Socioeconomic status
In this study, ten questions on levels of education, income, employment status, ownership of mobile phones, regular watching of television, use of bank accounts and the Internet were used to measure socioeconomic status. Participants’ socioeconomic status was derived by summing up the scores accrued to each participant from the questions assessing the level of education, employment status, income, ownership of mobile phones, regular watching of television, use of bank accounts and the Internet. A total score of 10 represented the highest socioeconomic status. A score between 0 and 4 was regarded as low socioeconomic status, scores between 5 and 7 as a moderate socioeconomic status, while a score between 8 and 10 reflected high socioeconomic status.
Statistical analysis
The data analysed here were drawn from a larger study, which examined maternal outcomes in the context of free maternal health care [18]. Obtained data were coded and captured into the Statistical Package for the Social Sciences (SPSS version 24).
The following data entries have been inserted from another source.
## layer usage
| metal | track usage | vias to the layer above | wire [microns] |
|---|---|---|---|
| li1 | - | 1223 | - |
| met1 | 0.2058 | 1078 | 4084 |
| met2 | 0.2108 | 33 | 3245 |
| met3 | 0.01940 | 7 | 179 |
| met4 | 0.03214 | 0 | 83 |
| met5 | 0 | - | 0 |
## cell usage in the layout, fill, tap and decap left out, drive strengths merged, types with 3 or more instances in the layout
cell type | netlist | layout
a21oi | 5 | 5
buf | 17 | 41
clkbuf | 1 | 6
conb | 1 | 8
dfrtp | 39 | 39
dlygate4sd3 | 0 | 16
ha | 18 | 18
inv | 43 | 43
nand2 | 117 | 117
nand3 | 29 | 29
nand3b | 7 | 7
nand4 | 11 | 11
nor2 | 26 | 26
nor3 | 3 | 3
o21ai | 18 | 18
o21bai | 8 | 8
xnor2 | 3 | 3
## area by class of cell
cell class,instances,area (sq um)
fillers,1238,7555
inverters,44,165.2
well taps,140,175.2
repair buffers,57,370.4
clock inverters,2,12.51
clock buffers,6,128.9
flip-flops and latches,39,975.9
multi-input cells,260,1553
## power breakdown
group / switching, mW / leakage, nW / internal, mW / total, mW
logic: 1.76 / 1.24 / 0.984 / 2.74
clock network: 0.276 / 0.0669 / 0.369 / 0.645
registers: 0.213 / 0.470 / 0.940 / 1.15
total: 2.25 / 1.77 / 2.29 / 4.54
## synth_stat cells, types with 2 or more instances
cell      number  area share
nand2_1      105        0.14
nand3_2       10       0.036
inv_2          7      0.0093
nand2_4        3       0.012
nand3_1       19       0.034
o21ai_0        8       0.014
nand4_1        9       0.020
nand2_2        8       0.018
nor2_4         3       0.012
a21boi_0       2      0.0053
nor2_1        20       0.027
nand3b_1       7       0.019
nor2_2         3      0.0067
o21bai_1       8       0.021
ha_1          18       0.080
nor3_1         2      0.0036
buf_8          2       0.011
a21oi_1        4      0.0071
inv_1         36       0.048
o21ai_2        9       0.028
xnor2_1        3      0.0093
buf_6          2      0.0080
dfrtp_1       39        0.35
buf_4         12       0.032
**src/rtl/qed_replay_buffer.sv**
```systemverilog
// qed_replay_buffer: records constrained originals and replays them as remapped duplicates (optional QED_NOP_FILTER_EN skips NOP recording)
module qed_replay_buffer #(
    parameter int DEPTH = 16,
    parameter int PTR_W = 4
) (
    input  logic             clk,
    input  logic             rst_n,
    input  logic             ena,
    input  logic             exec_dup,
    input  logic [31:0]      ifu_qed_instruction,
    output logic [31:0]      qed_instruction,
    output logic             qed_vld_out,
    output logic             qed_ready,
    output logic [PTR_W:0]   num_orig,
    output logic [PTR_W:0]   num_dup
);
    localparam logic [31:0]  NOP  = 32'h0000_007F;
    localparam logic [PTR_W:0] FULL = (PTR_W+1)'(DEPTH);
    localparam logic [PTR_W:0] ONE  = (PTR_W+1)'(1);

    typedef enum logic [1:0] {ORIG, DUP, DONE} state_t;

    state_t           state, state_next;
    logic [31:0]      mem [DEPTH];
    logic [PTR_W-1:0] wr_ptr, rd_ptr;
    logic [PTR_W:0]   count;
    logic             do_dup, do_orig, record;
    logic [31:0]      head, dup_instr, out_next;

    // Duplicate transform of the FIFO head: bit 4 of each remapped register, bit 30 moves memory into the upper half
    always_comb begin
        head      = mem[rd_ptr];
        dup_instr = head;
        case (head[6:0])
            7'b0110011: dup_instr = head | 32'h0108_0800;
            7'b0010011: dup_instr = head | 32'h0008_0800;
            7'b0000011: dup_instr = head | 32'h4000_0800;
            7'b0100011: dup_instr = head | 32'h4100_0000;
            default:    dup_instr = head;
        endcase
    end

    // Phase decision, next state and next output word
    always_comb begin
        do_dup     = ena && (state == DUP ||
                     (state == ORIG && count != '0 && (exec_dup || count == FULL)));
        do_orig    = ena && state == ORIG && !do_dup;
`ifdef QED_NOP_FILTER_EN
        record     = do_orig && ifu_qed_instruction[6:0] != 7'h7F;
`else
        record     = do_orig;
`endif
        state_next = do_dup ? (count == ONE ? DONE : DUP) : state;
        out_next   = state == DONE ? NOP : do_dup ? dup_instr : ifu_qed_instruction;
    end

    // State, pointers, counters and registered outputs
    always_ff @(posedge clk or negedge rst_n) begin
        if (!rst_n) begin
            state           <= ORIG;
            wr_ptr          <= '0;
            rd_ptr          <= '0;
            count           <= '0;
            num_orig        <= '0;
            num_dup         <= '0;
            qed_instruction <= NOP;
            qed_vld_out     <= 1'b0;
            qed_ready       <= 1'b0;
        end else begin
            state       <= state_next;
            qed_ready   <= state == DONE && num_orig == num_dup;
            qed_vld_out <= do_dup || do_orig;
            if (ena)
                qed_instruction <= out_next;
            if (record) begin
                wr_ptr <= wr_ptr + 1'b1;
                count  <= count + 1'b1;
                if (num_orig != FULL)
                    num_orig <= num_orig + 1'b1;
            end else if (do_dup) begin
                rd_ptr <= rd_ptr + 1'b1;
                count  <= count - 1'b1;
                if (num_dup != FULL)
                    num_dup <= num_dup + 1'b1;
            end
        end
    end

    // Instruction storage, deliberately left unreset
    always_ff @(posedge clk) begin
        if (record)
            mem[wr_ptr] <= ifu_qed_instruction;
    end
endmodule

```
module cam_core #(
    parameter int WIDTH = 8,
    parameter int DEPTH = 16
) (
    input  logic             clk,
    input  logic             rst,
    input  logic [WIDTH-1:0] data_in,
    input  logic             wr_en,
    output logic [DEPTH-1:0] match
);
    localparam int PTR_W = $clog2(DEPTH);

    typedef struct packed {
        logic             en;
        logic [WIDTH-1:0] data;
    } wr_req_t;

    wr_req_t            req;
    logic [PTR_W-1:0]   wr_ptr;
    logic               wr_fire;
    logic [DEPTH-1:0]   slot_wr;

    assign req.en   = wr_en;
    assign req.data = data_in;

    // A key already present suppresses the write, so held wr_en stores once.
    assign wr_fire = req.en & ~(|match);

    always_ff @(posedge clk or posedge rst) begin
        if (rst)
            wr_ptr <= '0;
        else if (wr_fire)
            wr_ptr <= wr_ptr + 1'b1;
    end

    for (genvar i = 0; i < DEPTH; i++) begin : g_entry
        assign slot_wr[i] = wr_fire & (wr_ptr == PTR_W'(i));

        cam_entry #(.WIDTH(WIDTH)) u_entry (
            .clk   (clk),
            .rst   (rst),
            .wr    (slot_wr[i]),
            .wdata (req.data),
            .key   (data_in),
            .hit   (match[i])
        );
    end
endmodule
Mean and frequency distribution of all variables of interest were computed. Chi-square statistics and Fisher’s exact test were used to examine determinants of maternal health care services utilisation. Also, adjusted and unadjusted logistic regression models were computed to examine the determinants of maternal health care services utilisation. Alpha values less than 0.05 were considered to be statistically significant. To account for the complex sampling strategy, sampling weight was applied, and analysis was performed using the complex sample feature of SPSS.
Ethical considerations
The University of Fort Hare’s Research Ethical Committee (UREC) approved the study protocol (AKP031SAJA01). Furthermore, the Ondo State Health Research Ethics Committee (OSHREC) reviewed and approved the study protocol [NHREC/18/08/2016]. Community leaders and household heads in the study settings granted the researchers permission to conduct the study. Participation was voluntary, and all study participants signed written informed consent. Rights to privacy and anonymity were respected throughout the study. Parent consent and assent were obtained for the inclusion of a few respondents less than 18 years in the DHS data.